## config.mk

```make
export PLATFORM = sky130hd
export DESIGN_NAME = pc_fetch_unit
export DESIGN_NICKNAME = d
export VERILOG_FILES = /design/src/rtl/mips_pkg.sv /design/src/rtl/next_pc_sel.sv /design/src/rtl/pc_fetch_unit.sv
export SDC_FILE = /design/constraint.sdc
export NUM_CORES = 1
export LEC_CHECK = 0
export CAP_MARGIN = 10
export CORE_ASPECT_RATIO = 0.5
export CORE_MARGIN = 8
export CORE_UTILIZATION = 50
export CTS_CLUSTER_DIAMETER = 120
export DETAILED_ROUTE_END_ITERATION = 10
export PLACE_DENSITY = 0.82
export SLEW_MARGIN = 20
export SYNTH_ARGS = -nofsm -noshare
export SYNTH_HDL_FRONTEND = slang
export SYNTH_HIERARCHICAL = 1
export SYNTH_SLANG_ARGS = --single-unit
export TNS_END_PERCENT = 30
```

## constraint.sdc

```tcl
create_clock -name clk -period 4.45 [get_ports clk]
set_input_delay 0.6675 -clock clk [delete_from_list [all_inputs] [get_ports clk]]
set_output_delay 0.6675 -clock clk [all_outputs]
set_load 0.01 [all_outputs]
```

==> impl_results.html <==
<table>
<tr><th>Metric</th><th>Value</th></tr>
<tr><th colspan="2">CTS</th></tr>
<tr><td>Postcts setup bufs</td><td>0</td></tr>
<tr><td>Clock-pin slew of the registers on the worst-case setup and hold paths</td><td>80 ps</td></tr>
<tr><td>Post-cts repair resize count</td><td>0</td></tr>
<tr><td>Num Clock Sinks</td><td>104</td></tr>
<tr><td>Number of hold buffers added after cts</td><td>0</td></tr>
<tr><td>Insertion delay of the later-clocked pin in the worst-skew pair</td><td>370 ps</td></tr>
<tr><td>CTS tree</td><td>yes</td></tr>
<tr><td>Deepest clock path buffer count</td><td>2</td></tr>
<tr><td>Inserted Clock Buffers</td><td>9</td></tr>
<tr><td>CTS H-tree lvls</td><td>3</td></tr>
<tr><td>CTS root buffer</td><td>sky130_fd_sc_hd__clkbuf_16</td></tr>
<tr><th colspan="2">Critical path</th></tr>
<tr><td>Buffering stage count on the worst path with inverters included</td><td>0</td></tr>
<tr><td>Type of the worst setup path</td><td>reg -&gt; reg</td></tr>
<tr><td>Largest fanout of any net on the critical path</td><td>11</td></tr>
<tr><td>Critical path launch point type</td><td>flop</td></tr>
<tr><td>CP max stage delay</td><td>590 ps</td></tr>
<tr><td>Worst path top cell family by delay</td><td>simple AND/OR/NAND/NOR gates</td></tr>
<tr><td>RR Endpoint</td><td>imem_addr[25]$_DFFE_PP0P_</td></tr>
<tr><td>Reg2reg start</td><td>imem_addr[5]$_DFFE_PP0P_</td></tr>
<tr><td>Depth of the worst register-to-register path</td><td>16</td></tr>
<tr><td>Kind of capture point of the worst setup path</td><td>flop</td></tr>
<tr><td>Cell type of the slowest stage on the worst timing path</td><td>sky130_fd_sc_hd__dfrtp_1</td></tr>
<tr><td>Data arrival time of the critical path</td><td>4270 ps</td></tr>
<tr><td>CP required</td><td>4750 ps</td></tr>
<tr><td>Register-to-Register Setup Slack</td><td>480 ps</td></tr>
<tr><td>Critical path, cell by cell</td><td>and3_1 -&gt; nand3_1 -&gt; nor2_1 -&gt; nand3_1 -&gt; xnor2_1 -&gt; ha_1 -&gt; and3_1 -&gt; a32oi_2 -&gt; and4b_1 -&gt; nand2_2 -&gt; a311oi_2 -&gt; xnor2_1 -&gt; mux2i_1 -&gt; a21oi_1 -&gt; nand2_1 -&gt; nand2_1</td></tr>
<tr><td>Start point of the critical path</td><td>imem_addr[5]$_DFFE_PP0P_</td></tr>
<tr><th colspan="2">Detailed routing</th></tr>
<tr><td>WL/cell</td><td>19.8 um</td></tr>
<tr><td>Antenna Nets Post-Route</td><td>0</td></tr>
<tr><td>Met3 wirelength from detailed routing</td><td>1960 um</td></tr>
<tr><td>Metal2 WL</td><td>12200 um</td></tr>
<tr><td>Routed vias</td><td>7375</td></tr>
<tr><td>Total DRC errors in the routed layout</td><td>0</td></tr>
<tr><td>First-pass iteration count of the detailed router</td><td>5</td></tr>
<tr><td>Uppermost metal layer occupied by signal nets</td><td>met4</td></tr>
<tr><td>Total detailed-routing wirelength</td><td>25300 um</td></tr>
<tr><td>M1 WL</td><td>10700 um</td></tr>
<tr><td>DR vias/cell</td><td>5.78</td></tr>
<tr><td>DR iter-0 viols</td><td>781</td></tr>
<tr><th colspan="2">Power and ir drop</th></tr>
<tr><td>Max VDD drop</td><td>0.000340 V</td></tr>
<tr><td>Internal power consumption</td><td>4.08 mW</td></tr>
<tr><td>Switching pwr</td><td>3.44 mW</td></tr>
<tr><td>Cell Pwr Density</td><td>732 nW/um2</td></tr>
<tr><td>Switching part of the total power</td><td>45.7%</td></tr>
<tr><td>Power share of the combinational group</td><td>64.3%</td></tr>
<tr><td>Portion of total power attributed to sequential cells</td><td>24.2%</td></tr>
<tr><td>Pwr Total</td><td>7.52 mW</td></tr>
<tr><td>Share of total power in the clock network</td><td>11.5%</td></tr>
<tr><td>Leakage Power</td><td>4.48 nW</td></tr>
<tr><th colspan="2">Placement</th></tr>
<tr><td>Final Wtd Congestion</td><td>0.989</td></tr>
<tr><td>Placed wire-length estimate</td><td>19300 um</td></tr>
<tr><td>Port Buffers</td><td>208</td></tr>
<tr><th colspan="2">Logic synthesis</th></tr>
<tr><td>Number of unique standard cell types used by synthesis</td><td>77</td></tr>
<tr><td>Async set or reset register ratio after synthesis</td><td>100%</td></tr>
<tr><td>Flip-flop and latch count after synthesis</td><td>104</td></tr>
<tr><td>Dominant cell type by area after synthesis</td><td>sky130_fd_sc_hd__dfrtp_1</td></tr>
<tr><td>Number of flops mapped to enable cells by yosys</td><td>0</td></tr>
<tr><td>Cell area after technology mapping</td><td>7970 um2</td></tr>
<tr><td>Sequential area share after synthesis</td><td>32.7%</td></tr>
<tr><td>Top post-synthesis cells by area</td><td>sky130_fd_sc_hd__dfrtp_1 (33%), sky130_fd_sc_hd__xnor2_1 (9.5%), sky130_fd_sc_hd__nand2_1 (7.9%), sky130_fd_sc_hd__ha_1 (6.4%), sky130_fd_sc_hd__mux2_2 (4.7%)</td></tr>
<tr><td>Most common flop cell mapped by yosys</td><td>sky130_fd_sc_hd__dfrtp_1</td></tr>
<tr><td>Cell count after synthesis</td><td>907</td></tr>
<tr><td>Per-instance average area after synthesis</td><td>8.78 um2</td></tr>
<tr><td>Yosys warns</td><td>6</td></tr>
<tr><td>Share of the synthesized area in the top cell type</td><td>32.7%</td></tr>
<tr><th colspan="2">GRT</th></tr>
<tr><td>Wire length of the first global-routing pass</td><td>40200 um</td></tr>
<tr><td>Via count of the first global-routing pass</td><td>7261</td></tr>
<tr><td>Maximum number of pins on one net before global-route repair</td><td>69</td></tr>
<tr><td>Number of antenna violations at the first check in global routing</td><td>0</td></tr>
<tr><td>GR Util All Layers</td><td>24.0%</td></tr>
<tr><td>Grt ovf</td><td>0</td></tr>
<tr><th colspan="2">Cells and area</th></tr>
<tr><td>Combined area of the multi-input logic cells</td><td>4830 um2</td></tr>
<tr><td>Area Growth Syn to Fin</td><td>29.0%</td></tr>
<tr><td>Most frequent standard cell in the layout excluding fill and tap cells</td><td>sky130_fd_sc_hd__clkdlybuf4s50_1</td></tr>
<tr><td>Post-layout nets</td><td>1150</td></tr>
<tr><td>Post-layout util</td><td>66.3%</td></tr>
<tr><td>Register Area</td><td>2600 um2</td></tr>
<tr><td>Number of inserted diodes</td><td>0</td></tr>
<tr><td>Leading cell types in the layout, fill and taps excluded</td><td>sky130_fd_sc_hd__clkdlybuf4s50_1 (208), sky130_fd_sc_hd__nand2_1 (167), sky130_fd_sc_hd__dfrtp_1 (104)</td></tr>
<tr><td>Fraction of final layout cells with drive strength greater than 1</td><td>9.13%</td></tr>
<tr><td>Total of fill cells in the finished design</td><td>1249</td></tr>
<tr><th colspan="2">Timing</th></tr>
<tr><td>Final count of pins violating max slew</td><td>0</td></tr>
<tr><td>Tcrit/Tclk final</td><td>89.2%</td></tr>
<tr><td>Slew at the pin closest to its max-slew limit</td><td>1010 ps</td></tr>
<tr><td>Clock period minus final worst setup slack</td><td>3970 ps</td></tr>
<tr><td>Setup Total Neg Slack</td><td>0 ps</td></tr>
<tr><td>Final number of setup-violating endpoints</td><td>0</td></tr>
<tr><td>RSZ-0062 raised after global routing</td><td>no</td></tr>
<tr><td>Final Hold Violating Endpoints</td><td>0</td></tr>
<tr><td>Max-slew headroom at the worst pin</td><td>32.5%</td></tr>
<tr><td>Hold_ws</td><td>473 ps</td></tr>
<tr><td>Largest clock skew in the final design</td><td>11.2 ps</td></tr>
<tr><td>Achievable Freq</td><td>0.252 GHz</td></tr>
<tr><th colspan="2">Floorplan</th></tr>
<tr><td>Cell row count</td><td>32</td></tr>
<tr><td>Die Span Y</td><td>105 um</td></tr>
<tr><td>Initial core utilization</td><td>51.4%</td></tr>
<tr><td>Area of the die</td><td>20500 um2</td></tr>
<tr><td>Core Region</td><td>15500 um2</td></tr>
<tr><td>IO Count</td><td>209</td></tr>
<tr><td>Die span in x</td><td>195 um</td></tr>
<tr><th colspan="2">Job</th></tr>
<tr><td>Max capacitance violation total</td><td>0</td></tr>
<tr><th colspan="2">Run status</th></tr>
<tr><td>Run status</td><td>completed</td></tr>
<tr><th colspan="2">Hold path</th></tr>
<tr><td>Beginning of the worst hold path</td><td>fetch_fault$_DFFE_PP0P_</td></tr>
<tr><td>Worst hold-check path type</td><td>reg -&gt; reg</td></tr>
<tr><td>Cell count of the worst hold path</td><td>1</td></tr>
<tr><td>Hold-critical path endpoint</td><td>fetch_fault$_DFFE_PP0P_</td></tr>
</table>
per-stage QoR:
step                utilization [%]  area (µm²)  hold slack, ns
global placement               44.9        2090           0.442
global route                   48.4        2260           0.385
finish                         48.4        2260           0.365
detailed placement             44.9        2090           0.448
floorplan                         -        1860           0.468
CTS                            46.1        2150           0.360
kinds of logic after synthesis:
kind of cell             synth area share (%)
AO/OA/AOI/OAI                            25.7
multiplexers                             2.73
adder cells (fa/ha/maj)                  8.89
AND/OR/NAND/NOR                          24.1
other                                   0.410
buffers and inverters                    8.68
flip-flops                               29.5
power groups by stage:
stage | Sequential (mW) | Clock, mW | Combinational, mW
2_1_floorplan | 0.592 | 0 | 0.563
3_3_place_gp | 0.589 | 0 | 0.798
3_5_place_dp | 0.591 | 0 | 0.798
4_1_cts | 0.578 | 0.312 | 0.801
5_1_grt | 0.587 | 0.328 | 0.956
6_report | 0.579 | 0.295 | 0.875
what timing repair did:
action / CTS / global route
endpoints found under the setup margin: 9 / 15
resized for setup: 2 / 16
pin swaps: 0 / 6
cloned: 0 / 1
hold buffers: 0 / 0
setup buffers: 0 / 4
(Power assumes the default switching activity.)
## config.mk

```make
export PLATFORM = sky130hd
export DESIGN_NAME = diad_imem_loader
export DESIGN_NICKNAME = d
export VERILOG_FILES = /design/src/rtl/diad_imem_loader_pkg.sv /design/src/rtl/diad_imem_loader_pack.sv /design/src/rtl/diad_imem_loader.sv
export SDC_FILE = /design/constraint.sdc
export NUM_CORES = 1
export LEC_CHECK = 0
export ABC_AREA = 1
export CAP_MARGIN = 20
export CELL_PAD_IN_SITES_DETAIL_PLACEMENT = 0
export CELL_PAD_IN_SITES_GLOBAL_PLACEMENT = 1
export CORE_MARGIN = 5
export CORE_UTILIZATION = 40
export DETAILED_ROUTE_END_ITERATION = 8
export PLACE_DENSITY = 0.79
export SLEW_MARGIN = 20
export SYNTH_ARGS = -nofsm -noshare
export SYNTH_HDL_FRONTEND = slang
export SYNTH_SLANG_ARGS = --single-unit
```

## constraint.sdc

```tcl
create_clock -name iw_clk -period 10.2 [get_ports iw_clk]
set_clock_uncertainty 0.15 [all_clocks]
set_input_delay 1.53 -clock iw_clk [delete_from_list [all_inputs] [get_ports iw_clk]]
set_output_delay 1.53 -clock iw_clk [all_outputs]
set_load 0.01 [all_outputs]
```
==> config.mk <==
export PLATFORM = sky130hd
export DESIGN_NAME = bus_protocol_master_flat
export DESIGN_NICKNAME = d
export VERILOG_FILES = /design/src/rtl/bus_protocol_master_if.sv /design/src/rtl/bus_protocol_master.sv /design/src/flat_wrapper.sv
export SDC_FILE = /design/constraint.sdc
export NUM_CORES = 1
export LEC_CHECK = 0
export CORE_MARGIN = 3
export CORE_UTILIZATION = 30
export CTS_CLUSTER_DIAMETER = 120
export DETAILED_ROUTE_END_ITERATION = 16
export PLACE_DENSITY_LB_ADDON = 0.15
export SYNTH_ARGS = -nofsm -noshare
export SYNTH_HDL_FRONTEND = slang
export SYNTH_SLANG_ARGS = --single-unit
export TNS_END_PERCENT = 30
==> constraint.sdc <==
create_clock -name clk -period 6.23 [get_ports clk]
set_input_delay 1.246 -clock clk [delete_from_list [all_inputs] [get_ports clk]]
set_output_delay 1.246 -clock clk [all_outputs]
set_load 0.01 [all_outputs]
==> src/rtl/bus_protocol_master_if.sv <==
// Byte-stream ports of bus_protocol_master: upstream valid/ready input and the dValid/dAck bus.
interface bus_protocol_master_if;
  logic       in_valid;
  logic       in_ready;
  logic [7:0] in_data;
  logic       dValid;
  logic       dAck;
  logic [7:0] data;

  modport master (
    input  in_valid,
    input  in_data,
    input  dAck,
    output in_ready,
    output dValid,
    output data
  );

  modport slave (
    output in_valid,
    output in_data,
    output dAck,
    input  in_ready,
    input  dValid,
    input  data
  );
endinterface
`src/rtl/retire_trace_buf.sv`:
```
// Retirement trace buffer: circular history of retired instructions with FWFT read port.
// Optional macro TRACE_RD_FILTER_EN keeps only register-writing retirements (plus halts).
//
// state   | meaning
// --------+---------------------------------------------------------------
// IDLE    | retirements ignored, reads drain residual entries
// CAPTURE | qualifying retirements are recorded, oldest overwritten when full
// FROZEN  | halt seen; retirements ignored, reads drain, IDLE once empty
module retire_trace_buf #(
    parameter int XLEN  = 64,
    parameter int DEPTH = 16,
    parameter int SEQ_W = 16,
    localparam int PW   = $clog2(DEPTH),
    localparam int CW   = PW + 1
) (
    input  logic             clock,
    input  logic             reset_n,
    input  logic             arm,
    input  logic             ret_valid,
    input  logic [XLEN-1:0]  ret_pc,
    input  logic [31:0]      ret_ir,
    input  logic             ret_we,
    input  logic [4:0]       ret_rd,
    input  logic [XLEN-1:0]  ret_wdata,
    input  logic             ret_halt,
    output logic             rd_valid,
    input  logic             rd_ready,
    output logic [XLEN-1:0]  rd_pc,
    output logic [31:0]      rd_ir,
    output logic [4:0]       rd_rd,
    output logic             rd_we,
    output logic [XLEN-1:0]  rd_wdata,
    output logic [SEQ_W-1:0] rd_seq,
    output logic [CW-1:0]    count,
    output logic [15:0]      overflow_cnt,
    output logic [1:0]       state
);

    typedef enum logic [1:0] {
        IDLE    = 2'd0,
        CAPTURE = 2'd1,
        FROZEN  = 2'd2
    } stateT;

    localparam logic [CW-1:0] FULL_CNT = CW'(DEPTH);
    localparam logic [CW-1:0] ONE_CNT  = CW'(1);

    stateT            stateQ, stateD;
    logic [PW-1:0]    wrPtr, rdPtr;
    logic [CW-1:0]    cntQ;
    logic [15:0]      ovfQ;
    logic [SEQ_W-1:0] seqQ;

    logic [XLEN-1:0]  memPc    [DEPTH];
    logic [31:0]      memIr    [DEPTH];
    logic [4:0]       memRd    [DEPTH];
    logic             memWe    [DEPTH];
    logic [XLEN-1:0]  memWdata [DEPTH];
    logic [SEQ_W-1:0] memSeq   [DEPTH];

    logic filterPass;
    logic isFull;
    logic isEmpty;
    logic doPop;
    logic doPush;
    logic seqAdv;
    logic dropOldest;

    always_comb begin
        filterPass = 1'b1;
`ifdef TRACE_RD_FILTER_EN
        filterPass = ret_halt | (ret_we & (ret_rd != 5'd0));
`endif
        isFull     = (cntQ == FULL_CNT);
        isEmpty    = (cntQ == '0);
        doPop      = !isEmpty && rd_ready && !arm;
        // Sequence advances on every retirement in CAPTURE so filtered gaps stay visible.
        seqAdv     = (stateQ == CAPTURE) && ret_valid && !arm;
        doPush     = seqAdv && filterPass;
        dropOldest = doPush && isFull && !doPop;
    end

    always_comb begin
        stateD = stateQ;
        if (arm) begin
            stateD = CAPTURE;
        end else begin
            case (stateQ)
                IDLE:    stateD = IDLE;
                CAPTURE: if (ret_valid && ret_halt) stateD = FROZEN;
                FROZEN:  if (isEmpty || (doPop && !doPush && cntQ == ONE_CNT)) stateD = IDLE;
                default: stateD = IDLE;
            endcase
        end
    end

    always_ff @(posedge clock or negedge reset_n) begin
        if (!reset_n) begin
            stateQ <= IDLE;
        end else begin
            stateQ <= stateD;
        end
    end

    always_ff @(posedge clock or negedge reset_n) begin
        if (!reset_n) begin
            wrPtr <= '0;
            rdPtr <= '0;
            cntQ  <= '0;
            ovfQ  <= '0;
            seqQ  <= '0;
        end else if (arm) begin
            wrPtr <= '0;
            rdPtr <= '0;
            cntQ  <= '0;
            ovfQ  <= '0;
            seqQ  <= '0;
        end else begin
            if (doPush) begin
                wrPtr <= wrPtr + PW'(1);
            end
            if (doPop || dropOldest) begin
                rdPtr <= rdPtr + PW'(1);
            end
            if (doPush && !doPop && !isFull) begin
                cntQ <= cntQ + ONE_CNT;
            end else if (doPop && !doPush) begin
                cntQ <= cntQ - ONE_CNT;
            end
            if (dropOldest && (ovfQ != 16'hFFFF)) begin
                ovfQ <= ovfQ + 16'd1;
            end
            if (seqAdv) begin
                seqQ <= seqQ + SEQ_W'(1);
            end
        end
    end

    // Entry storage is deliberately left unreset; the cleared pointers make it unreachable.
    always_ff @(posedge clock) begin
        if (doPush) begin
            memPc[wrPtr]    <= ret_pc;
            memIr[wrPtr]    <= ret_ir;
            memRd[wrPtr]    <= ret_rd;
            memWe[wrPtr]    <= ret_we;
            memWdata[wrPtr] <= ret_wdata;
            memSeq[wrPtr]   <= seqQ;
        end
    end

    always_comb begin
        rd_valid     = !isEmpty;
        rd_pc        = memPc[rdPtr];
        rd_ir        = memIr[rdPtr];
        rd_rd        = memRd[rdPtr];
        rd_we        = memWe[rdPtr];
        rd_wdata     = memWdata[rdPtr];
        rd_seq       = memSeq[rdPtr];
        count        = cntQ;
        overflow_cnt = ovfQ;
        state        = stateQ;
    end

endmodule
```
`config.mk`:
```
export PLATFORM = sky130hd
export DESIGN_NAME = retire_trace_buf
export DESIGN_NICKNAME = d
export VERILOG_FILES = /design/src/rtl/retire_trace_buf.sv
export SDC_FILE = /design/constraint.sdc
export NUM_CORES = 2
export LEC_CHECK = 0
export ABC_CLOCK_PERIOD_IN_PS = 25800
export BUFFER_PORTS_ARGS = -buffer_cell sky130_fd_sc_hd__buf_2
export CAP_MARGIN = 5
export CORE_MARGIN = 3
export CORE_UTILIZATION = 25
export DETAILED_ROUTE_END_ITERATION = 8
export HOLD_SLACK_MARGIN = 0.1
export PLACE_DENSITY = 0.45
export SYNTH_ARGS = -nofsm -noshare
export SYNTH_HDL_FRONTEND = slang
export SYNTH_SLANG_ARGS = --single-unit
```
`constraint.sdc`:
```
create_clock -name clock -period 25.8 [get_ports clock]
set_input_delay 2.58 -clock clock [delete_from_list [all_inputs] [get_ports clock]]
set_output_delay 2.58 -clock clock [all_outputs]
set_load 0.005 [all_outputs]
```
==> results.py <==
metrics = {
    "worst_setup_path": {
        "reg2regPathDepth": 7,
        "slowest_stage": "dfrtp_4",
        "crit_required_ns": 23.22,
        "critPathLaunchType": "flip-flop",
        "reg2reg_setup_slack_ns": 20.73,
        "slowest_delay_ns": 1.02,
        "arrival_ns": 6.94,
        "worstSetupPathType": "flip-flop to output port",
        "path_max_fanout": 61,
        "crit_chain": "buf_4 > buf_4 > buf_4 > buf_4 > buf_4 > mux4_2 > mux4_2 > buf_2",
        "end_kind": "output port",
        "cp_common_cell": "buf_4",
    },
    "power_and_ir_drop": {
        "power_frac_comb_pct": 10.4,
        "switchingPower_uw": 2530,
        "irDropWorstVdd_mv": 0.0527,
        "p_leak_uw": 0.0394,
        "internal-power_uw": 8560,
        "p_seq_share_pct": 48.1,
        "clkPwrFrac_pct": 41.5,
        "switching_share_pct": 22.8,
        "power_density_nw_per_um2": 84.1,
    },
    "cts": {
        "cts.clk_slew.worst_paths_ns": 0.06,
        "cts_tree": "done",
        "cts_max_path_buffers": 4,
        "cts_buffers": 337,
        "clock_latency_ns": 0.91,
        "post_cts_buffers": 0,
        "htree_levels": 5,
        "cts_resized": 0,
        "hold_buffers": 0,
        "cts_root_buf": "clkbuf_16",
        "clock-sinks": 2959,
    },
    "logic_synthesis": {
        "yosysTopAreaCell": "edfxtp_1",
        "yosysWarnings": 0,
        "synthCells": 4328,
        "synth_flop_cell": "edfxtp_1",
        "synth.area.top_cells": "edfxtp_1, mux4_2, dfrtp_1",
        "synthArstFlopShare_pct": 1.59,
        "ys_ff_latch": 2959,
        "synth_cell_type_count": 52,
        "synth_common_cells": "edfxtp_1, mux4_2, clkbuf_1, buf_2, dfrtp_1",
        "seq_area_frac_synth_pct": 79.3,
        "synth_nets": 4511,
        "synth.top_cell.area_share_pct": 78.3,
        "syn_area_per_cell_um2": 25.8,
        "synth_most_common_cell": "edfxtp_1",
        "synth_edf_count": 2912,
        "netlist_area_um2": 112000,
    },
    "run": {
        "maxCapViolCount": 0,
    },
    "routing": {
        "wirelength_um": 295000,
        "vias": 49700,
        "drt-vias-per-instance": 4.46,
        "ant_nets": 0,
        "dr.pass1.iters": 5,
        "wl_per_cell_um": 26.5,
        "drtIter0Drc": 4081,
        "drc": 0,
    },
    "sta": {
        "setup_viol": 0,
        "timing.final.crit_share_pct": 36.9,
        "rsz0062_at_grt": "no",
        "max_freq_mhz": 105,
        "hold_viol": 0,
        "fin_worst_skew_ns": 0.0395,
        "fin_setup_tns_ns": 0,
        "fin_crit_ns": 9.52,
        "final_max_slew_viol_count": 0,
        "maxSlewHeadroom_pct": 22.6,
        "tightestPinTransition_ns": 1.16,
    },
    "placement": {
        "place_inst": 10500,
        "place_area_um2": 121000,
        "place.gp.congestion": 0.694,
        "io_buffers": 377,
        "dp_hpwl_um": 152000,
    },
    "floorplan": {
        "ioPinCount": 378,
        "start_util_pct": 25.2,
        "core_um2": 443000,
        "dieHeight_um": 674,
        "fp.dieArea_um2": 455000,
        "rows": 244,
        "die_x_um": 674,
    },
    "global_route": {
        "grt.overflow.total": 0,
        "grt_max_degree": 111,
        "antenna_found_initial": 76,
        "grt_pass1_vias": 53300,
        "grt_pass1_wl_um": 418000,
        "grt_use_total_pct": 12.8,
    },
    "cells_and_area": {
        "fin_nets": 5141,
        "drive_gt1_share_pct": 36.4,
        "area_delta_synth_final_pct": 18.0,
        "final_area_um2": 132000,
        "final_cells": 11200,
    },
    "hold_path": {
        "hold_depth": 2,
        "hold_class": "flip-flop to flip-flop",
    },
    "outcome": {
        "status": "complete, no violations",
    },
}
==> power by group through the flow <==
stage	Combinational (uW)	Clock, uW	Sequential, uW
2_1_floorplan	835	0	5440
6_report	1150	4600	5340
3_5_place_dp	1200	0	5440
3_3_place_gp	1200	0	5440
5_1_grt	1260	4960	5340
4_1_cts	1200	4760	5340
==> layout make-up <==
type,count,area (um2)
tap,5904,7390
fill,42800,311000
clock inverter,191,1780
timing repair buffer,506,2980
inverter,16,60.1
clock buffer,417,8850
multi-input combinational,1138,22100
antenna,22,55.1
sequential,2959,88600
==> logic make-up after synthesis <==
group,share of synthesized area (%)
simple gates,0.710
xor+xnor,0.110
compound gates,0.324
mux,18.4
buf+inv,0.991
flops,79.3
fa+ha+maj,0.123
==> through the flow <==
step,utilization [%],worst slack (ns),power (uW),hold slack (ns)
6_report,29.7,16.28,11100,0.600
5_1_grt,29.7,15.44,11600,0.626
4_1_cts,29.7,15.76,11300,0.601
3_5_place_dp,27.3,16.77,6640,0.594
3_3_place_gp,27.3,16.75,6630,0.578
2_1_floorplan,-,4.59,6270,0.537
==> per-layer routing <==
layer / up-vias / global-route usage, % / share of wire, %
li1: 20400 / - / -
met1: 27700 / 16.9 / 43
met2: 1162 / 21.7 / 50
met3: 477 / 2.44 / 4.7
met4: 34 / 3.17 / 2.4
met5: - / 0 / 0.068
==> registers in the layout (all words and copies together), names as in the netlist <==
signal and cells:
memPc 1024, memWdata 1024, memIr 512, memSeq 256, memRd 80, memWe 16
overflow_cnt 16, seqQ 16, count 5, rdPtr 4, wrPtr 4, state 2
==> final timing paths <==
path / startpoint / endpoint
setup / recovery: rdPtr[1] / rd_pc[33]
hold / removal: overflow_cnt[12] / overflow_cnt[12]
setup reg to reg: state[1] / memIr[13][27]
hold reg to reg: overflow_cnt[12] / overflow_cnt[12]
max in group asynchronous: reset_n / rdPtr[0]
min in group asynchronous: reset_n / overflow_cnt[3]
==> worst max-delay path, delay by kind of cell, from the launching register on <==
kind     cells  cell delay (ns)
buf+inv      6             3.79
mux          2             0.94
flops        1             1.02
==> cell usage in the layout (no fill, tap or decap), types with 5 or more instances in the layout <==
cell type      n
xnor2_1       10
nor4_1         5
clkbuf_1      74
clkinv_1      77
diode_2       22
buf_12        10
nor2b_1        5
edfxtp_1    2912
a21oi_1       23
clkinv_16      7
clkbuf_16    342
or4_1         11
buf_4        119
nand3_1       14
dfrtp_1       43
mux4_2       910
o31ai_1       15
inv_6          6
bufinv_16     21
o21ai_0        6
nand4_1       11
clkinvlp_4    11
nor3_1         7
clkinv_2      55
buf_2        377
nand2_1       21
inv_16         8
ha_1          11
nor4_2         7
nor2_1        21
inv_1         16
Power figures use the tool's default switching activity.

• [Task requirements]:
In the listing above, locate the line with "6_report | 0.579 | 0.295 | 0.875" and the line with "setup buffers: 0 / 4", then extract exactly those lines and every line between them, and nothing more.

• [Completed task]:
6_report | 0.579 | 0.295 | 0.875
what timing repair did:
action / CTS / global route
endpoints found under the setup margin: 9 / 15
resized for setup: 2 / 16
pin swaps: 0 / 6
cloned: 0 / 1
hold buffers: 0 / 0
setup buffers: 0 / 4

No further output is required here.